Pre-empty nest fears – what are the signs?
• Not wanting to do things with your partner as an adult couple because you think the kids need you – a fear of emotional intimacy
• Unhappy about leaving the children with a babysitter
• Discomfort when kids are on play dates or sleep overs
• Intervening in your children’s conversations to be included and relevant
• Allowing kids to sleep in your bed over and above when your children have nightmares or need comfort
• Making one or other of your children your ‘friends’ or ‘companions’ as opposed to having a social life with peers and your partner
Pre-empty nest fears – how does it show up?
1. Experiencing your child’s different opinions, actions and feelings as a direct threat to your connection – as if they are untying the knot.
2. Filling your kids with your mind, your thoughts and your feelings in order to stay connected and make sure they stay close and dependent on you.
3. Showing your kids that you feel wounded by their wish to spend time away from you with friends or other relatives.
Pre-empty nest fears – no daylight between your life and that of your children
Monica, a 38-year-old mother of two pre-teen children was totally invested in their lives. Her life was their lives with no daylight in between – despite times when she was exhausted and wished they would get on with things and let her rest or sleep. She created a scenario whereby her entire waking life was intertwined in theirs. There wasn’t a moment or situation where she didn’t tell them what to think, and fill them up with her ‘goodness,’ and ‘wisdom.’ To Monica this was good parenting, much better than the wishy washy parenting she had received as a child, having to see take risks and survive without getting guidance or a sense that her safety was important.
Pre-empty nest fears form an emotional backdrop when your kids are born
Pre-empty nest fears was part of Monica’s backdrop from the moment the kids were born.

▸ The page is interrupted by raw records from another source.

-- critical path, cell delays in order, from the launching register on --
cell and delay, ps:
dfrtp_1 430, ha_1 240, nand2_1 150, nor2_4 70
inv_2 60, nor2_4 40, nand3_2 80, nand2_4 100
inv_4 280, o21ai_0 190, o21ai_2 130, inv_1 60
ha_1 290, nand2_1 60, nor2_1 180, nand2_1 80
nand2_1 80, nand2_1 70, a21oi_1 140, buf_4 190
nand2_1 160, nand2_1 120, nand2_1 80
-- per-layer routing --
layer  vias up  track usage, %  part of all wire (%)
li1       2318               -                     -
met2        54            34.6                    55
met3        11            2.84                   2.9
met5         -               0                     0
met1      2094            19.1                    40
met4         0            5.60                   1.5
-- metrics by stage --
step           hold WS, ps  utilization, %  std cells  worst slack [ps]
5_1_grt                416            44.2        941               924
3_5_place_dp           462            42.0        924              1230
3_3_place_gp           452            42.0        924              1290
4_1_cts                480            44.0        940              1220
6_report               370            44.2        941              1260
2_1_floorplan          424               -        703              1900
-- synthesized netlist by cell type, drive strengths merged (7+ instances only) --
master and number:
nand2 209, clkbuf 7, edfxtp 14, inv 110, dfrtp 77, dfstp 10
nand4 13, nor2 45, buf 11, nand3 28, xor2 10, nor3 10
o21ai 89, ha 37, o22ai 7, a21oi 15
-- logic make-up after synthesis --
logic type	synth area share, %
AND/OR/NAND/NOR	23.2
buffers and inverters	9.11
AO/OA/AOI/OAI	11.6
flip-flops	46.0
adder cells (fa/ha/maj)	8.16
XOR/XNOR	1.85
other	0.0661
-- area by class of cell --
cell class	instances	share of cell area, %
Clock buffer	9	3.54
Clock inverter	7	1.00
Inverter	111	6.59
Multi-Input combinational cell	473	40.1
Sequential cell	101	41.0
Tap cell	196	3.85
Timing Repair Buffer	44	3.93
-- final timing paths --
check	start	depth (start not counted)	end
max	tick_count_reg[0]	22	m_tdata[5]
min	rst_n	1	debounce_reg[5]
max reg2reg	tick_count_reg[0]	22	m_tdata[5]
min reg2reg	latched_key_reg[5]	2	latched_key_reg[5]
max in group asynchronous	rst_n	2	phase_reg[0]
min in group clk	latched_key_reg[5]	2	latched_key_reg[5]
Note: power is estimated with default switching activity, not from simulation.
### src/design/dtws_fifo.sv
// ----------------------------------------------------------------------------
// Dual-tone synthesiser tick queue
// Short register queue that lets the front and back ends stall on their own.
// ----------------------------------------------------------------------------
module dtws_fifo (
	input  logic            clk,
	input  logic            arst_n,
	input  logic            push,
	input  dtws_pkg::tick_t push_data,
	output logic            full,
	input  logic            pop,
	output dtws_pkg::tick_t pop_data,
	output logic            empty
);
	import dtws_pkg::*;

	tick_t                mem_q [FIFO_DEPTH];
	logic [FIFO_PTR_W-1:0] wr_ptr_q, rd_ptr_q;
	logic [FIFO_PTR_W:0]   count_q;

	assign full     = (count_q == (FIFO_PTR_W+1)'(FIFO_DEPTH));
	assign empty    = (count_q == '0);
	assign pop_data = mem_q[rd_ptr_q];

	always_ff @(posedge clk) begin
		if (push) begin
			mem_q[wr_ptr_q] <= push_data;
		end
	end

	always_ff @(posedge clk or negedge arst_n) begin
		if (!arst_n) begin
			wr_ptr_q <= '0;
			rd_ptr_q <= '0;
			count_q  <= '0;
		end else begin
			if (push) begin
				wr_ptr_q <= wr_ptr_q + 1'b1;
			end
			if (pop) begin
				rd_ptr_q <= rd_ptr_q + 1'b1;
			end
			if (push && !pop) begin
				count_q <= count_q + 1'b1;
			end else if (pop && !push) begin
				count_q <= count_q - 1'b1;
			end
		end
	end

endmodule

### src/design/dtws_back.sv
// ----------------------------------------------------------------------------
// Dual-tone synthesiser back end
// Folds the indexes onto a quarter wave, looks up both samples, mixes and
// scales them by the volume and holds the compare value in an output register.
// ----------------------------------------------------------------------------
module dtws_back (
	input  logic                          clk,
	input  logic                          arst_n,
	input  logic                          fifo_empty,
	input  dtws_pkg::tick_t               fifo_data,
	output logic                          fifo_pop,
	output logic                          sample_valid,
	input  logic                          sample_ready,
	output logic [dtws_pkg::PWM_W-1:0]    pwm_compare
);
	import dtws_pkg::*;

	localparam logic [IDX_W+1:0] QUAD_1 = (IDX_W+2)'(TABLE_LEN);
	localparam logic [IDX_W+1:0] QUAD_2 = (IDX_W+2)'(2 * TABLE_LEN);
	localparam logic [IDX_W+1:0] QUAD_3 = (IDX_W+2)'(3 * TABLE_LEN);

	logic                       en;
	logic                       valid_s1, valid_s2, valid_s3, valid_q;
	fold_t                      fold_a_s1, fold_b_s1;
	logic [VOLUME_W-1:0]        vol_s1, vol_s2;
	logic signed [SAMPLE_W-1:0] samp_a_s2, samp_b_s2;
	logic signed [PROD_W-1:0]   prod_s3;
	logic [PWM_W-1:0]           pwm_q;
	logic signed [MIX_W-1:0]    mix;
	logic signed [SAMPLE_W-1:0] samp_a, samp_b;

	function automatic fold_t fold_index(input logic [IDX_W-1:0] idx);
		logic [IDX_W+1:0] x4;
		logic [IDX_W+1:0] rem;
		logic [1:0]       quad;
		fold_t            f;
		x4 = {idx, 2'b00};
		if (x4 >= QUAD_3) begin
			quad = 2'd3;
			rem  = x4 - QUAD_3;
		end else if (x4 >= QUAD_2) begin
			quad = 2'd2;
			rem  = x4 - QUAD_2;
		end else if (x4 >= QUAD_1) begin
			quad = 2'd1;
			rem  = x4 - QUAD_1;
		end else begin
			quad = 2'd0;
			rem  = x4;
		end
		// Falling quarters run the table backwards.
		if (quad[0]) begin
			rem = QUAD_1 - rem;
		end
		f.qidx = QIDX_W'(rem >> QSHIFT);
		f.neg  = quad[1];
		return f;
	endfunction

	function automatic logic signed [SAMPLE_W-1:0] lookup(input fold_t f);
		logic signed [SAMPLE_W-1:0] mag;
		mag = $signed({1'b0, QUARTER_ROM[f.qidx]});
		return f.neg ? -mag : mag;
	endfunction

	// The whole pipe moves whenever the output register is free or being taken.
	assign en           = !valid_q || sample_ready;
	assign fifo_pop     = en && !fifo_empty;
	assign sample_valid = valid_q;
	assign pwm_compare  = pwm_q;

	assign samp_a = lookup(fold_a_s1);
	assign samp_b = lookup(fold_b_s1);
	assign mix    = MIX_W'(samp_a_s2) + MIX_W'(samp_b_s2);

	always_ff @(posedge clk or negedge arst_n) begin
		if (!arst_n) begin
			valid_s1 <= 1'b0;
			valid_s2 <= 1'b0;
			valid_s3 <= 1'b0;
			valid_q  <= 1'b0;
		end else if (en) begin
			valid_s1 <= !fifo_empty;
			valid_s2 <= valid_s1;
			valid_s3 <= valid_s2;
			valid_q  <= valid_s3;
		end
	end

	always_ff @(posedge clk) begin
		if (en) begin
			fold_a_s1 <= fold_index(fifo_data.idx_a);
			fold_b_s1 <= fold_index(fifo_data.idx_b);
			vol_s1    <= fifo_data.volume;
			samp_a_s2 <= samp_a;
			samp_b_s2 <= samp_b;
			vol_s2    <= vol_s1;
			prod_s3   <= PROD_W'(mix) * PROD_W'($signed({1'b0, vol_s2}));
			pwm_q     <= PWM_W'(prod_s3 >>> OUT_SHIFT) + PWM_W'(PWM_OFFSET);
		end
	end

endmodule

### src/design/dual_tone_wavetable_synth_unit.sv
// ----------------------------------------------------------------------------
// Dual-tone wavetable synthesiser
// Two 10.16 phase accumulators drive a shared sine table; the mixed samples
// are scaled by the volume and offset to give a PWM compare value.
// ----------------------------------------------------------------------------

// Each word accepted on the tick channel is one sample tick carrying the
// current volume, and it produces exactly one compare value on the sample
// channel, in order. The block takes one word per cycle for as long as the
// sample side keeps up; the rate is set by the single multiplier stage of
// the back end, which like every other stage handles one word a cycle. A
// compare value passes through the four-word queue, then the quadrant fold,
// the table lookup, the mix-and-multiply and the output register. The queue
// lets ticks keep arriving for four more words while the sample side stalls.
// The phase steps are to be written through the configuration port only
// while no tick is in flight; the block itself does not enforce this. A step
// of one full turn or more is held just below a turn, and writing a zero
// step also clears that tone's phase. There is no clearing pass after reset:
// the sine table is a constant quarter-wave table.
module dual_tone_wavetable_synth_unit (
	input  logic                             clk,
	input  logic                             arst_n,
	input  logic                             cfg_wr_en,
	input  logic [dtws_pkg::CFG_INDEX_W-1:0] cfg_index,
	input  logic [dtws_pkg::CFG_DATA_W-1:0]  cfg_data,
	input  logic                             tick_valid,
	output logic                             tick_ready,
	input  logic [dtws_pkg::VOLUME_W-1:0]    volume,
	output logic                             sample_valid,
	input  logic                             sample_ready,
	output logic [dtws_pkg::PWM_W-1:0]       pwm_compare
);
	import dtws_pkg::*;

	// Queue wiring between the front end and the back end.
	tick_t push_data, pop_data;
	logic  push, pop, full, empty;

	// The front end advances the phases and queues the table indexes.
	dtws_front u_front (
		.clk        (clk),
		.arst_n     (arst_n),
		.cfg_wr_en  (cfg_wr_en),
		.cfg_index  (cfg_index),
		.cfg_data   (cfg_data),
		.tick_valid (tick_valid),
		.tick_ready (tick_ready),
		.volume     (volume),
		.fifo_full  (full),
		.fifo_push  (push),
		.fifo_data  (push_data)
	);

	dtws_fifo u_fifo (
		.clk       (clk),
		.arst_n    (arst_n),
		.push      (push),
		.push_data (push_data),
		.full      (full),
		.pop       (pop),
		.pop_data  (pop_data),
		.empty     (empty)
	);

	// The back end turns queued indexes into scaled compare values.
	dtws_back u_back (
		.clk          (clk),
		.arst_n       (arst_n),
		.fifo_empty   (empty),
		.fifo_data    (pop_data),
		.fifo_pop     (pop),
		.sample_valid (sample_valid),
		.sample_ready (sample_ready),
		.pwm_compare  (pwm_compare)
	);

endmodule
--- src/sv/lsge_pkg.sv ---
`default_nettype none
package lsge_pkg;

   localparam int NODES_DEFAULT = 32;
   localparam int NODE_W        = 6;    // node fields: six bits, node numbers 0 to 63
   localparam int STAMP_W       = 16;
   localparam int WINDOW_RESET  = 3;
   localparam int MAX_RESET     = 10;
   localparam int FULL_PERIOD   = 30;
   localparam int FULL_START    = 20;
   localparam int MAX_ENTRIES   = 32;

   // request op codes
   localparam logic [2:0] OP_TICK      = 3'd0;
   localparam logic [2:0] OP_RX_BEGIN  = 3'd1;
   localparam logic [2:0] OP_RX_ENTRY  = 3'd2;
   localparam logic [2:0] OP_RX_END    = 3'd3;
   localparam logic [2:0] OP_SEND      = 3'd4;

   // received array kinds
   localparam logic [7:0] MSG_FULL     = 8'd1;
   localparam logic [7:0] MSG_UPDATE   = 8'd2;

   // emitted array kinds and item kinds
   localparam logic [1:0] ARR_FULL     = 2'd1;
   localparam logic [1:0] ARR_DELTA    = 2'd2;
   localparam logic       ITEM_HEADER  = 1'b0;
   localparam logic       ITEM_ENTRY   = 1'b1;

   // configuration register indexes
   localparam logic CSR_NODE_INDEX  = 1'b0;
   localparam logic CSR_LIVE_WINDOW = 1'b1;

   typedef enum logic [2:0] {
      CMD_TICK,
      CMD_BEGIN,
      CMD_ENTRY,
      CMD_END,
      CMD_SEND
   } cmd_kind_type;

   typedef struct packed {
      cmd_kind_type         kind;
      logic [NODE_W-1:0]    sender;
      logic [NODE_W-1:0]    node;
      logic [STAMP_W-1:0]   stamp;
      logic                 flag;   // begin: update array; entry: merge into table
   } cmd_type;

endpackage
`default_nettype wire

--- src/sv/lsge_queue.sv ---
`default_nettype none
module lsge_queue (
   input  wire logic              clock,
   input  wire logic              reset,
   input  wire logic              push_valid,
   output logic                   push_ready,
   input  wire lsge_pkg::cmd_type push_data,
   output logic                   pop_valid,
   input  wire logic              pop_ready,
   output lsge_pkg::cmd_type      pop_data
);

   lsge_pkg::cmd_type entry_ff [2];
   logic       wp_ff, rp_ff;
   logic [1:0] cnt_ff;
   logic       do_push, do_pop;

   assign push_ready = cnt_ff != 2'd2;
   assign pop_valid  = cnt_ff != 2'd0;
   assign pop_data   = entry_ff[rp_ff];
   assign do_push    = push_valid && push_ready;
   assign do_pop     = pop_valid && pop_ready;

   always_ff @(posedge clock) begin
      if (do_push) begin
         entry_ff[wp_ff] <= push_data;
      end
      if (reset) begin
         wp_ff  <= 1'b0;
         rp_ff  <= 1'b0;
         cnt_ff <= 2'd0;
      end else begin
         if (do_push) wp_ff <= !wp_ff;
         if (do_pop)  rp_ff <= !rp_ff;
         cnt_ff <= 2'(cnt_ff + {1'b0, do_push} - {1'b0, do_pop});
      end
   end

endmodule
`default_nettype wire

Their birth filled a hole that was already there. But they also presaged the time when they would be gone and leave that hole bigger, deeper and more painful.
The children’s’ arrival offered her a perfect place to settle her anxious and empty self. Just as her first child Angela felt replete and satisfied after a good feed, Monica merged with her daughter and felt that same sense of completion. She fed Angela and Angela fed her– a perfect combination of co-dependency that worked until the second child Martin came along, thirty-six months later!
Shifting her focus to the new baby meant that Monica never missed a beat. If attending to Angela had it’s ‘off’ moments, Martin was there to receive and to reciprocate that precious sense of being ‘full.’ And if Martin was fussy and wouldn’t feed or sleep, cuddling with Angela met Monica’s needs. There was rarely a moment when she felt that hole where the anxiety of being alone with no path or purpose might come and scare her.
Pre-empty nest fears began to swirl as the kids grew and started pre-school
Angela’s connection to Monica changed when Martin came along. She threw temper tantrums and insisted her mother sleep with her. Her envy and rage at being torn away from the blissful bond with her mother was often turned against the baby and Monica. But at pre-school she was a little angel!
This rupture was the beginning of Monica feeling wound of separation and wanting to control Angela-preventing her from making the smallest of choices for fear of losing her altogether. Something similar happened with Martin as he became more of his own person. Monica was doubly threatened by each child having a mind and a will of their own. That hole inside her gnawed, and burned with anticipation of being depleted, dried out with nothing and no one to fill it. She was enraged, and forced herself on the kids even when their rhythms were not in synch.
• Keep the relationship with your partner as your primary focus and make time for adult play, down time, emotional intimacy and fulfillment as well as intellectual stimulation.
• Have clear boundaries with your children such that they know when it’s time to be with them and when it’s just for adult or mom and dad.
• Make relationships with peers and neighbors. Join groups locally and/or online so you have a purpose with that group that is nothing to do with parenting or family obligations. Cookery, home maintenance, and or gardening classes; book clubs; church or synagogue socials; creative writing adventures and yoga retreats can all help you fill that hole in healthy and sustainable ways.
• Keep up hobbies and interests that you had before you became a parent. That could be something like roller skating or playing a musical instrument to a sport.
• If you are not employed, start your own business or seek jobs that match your skill sets.
• Seek therapy to understand that hole inside you. It’s been there a long time and is begging to be explored and accepted as part of your insecurity.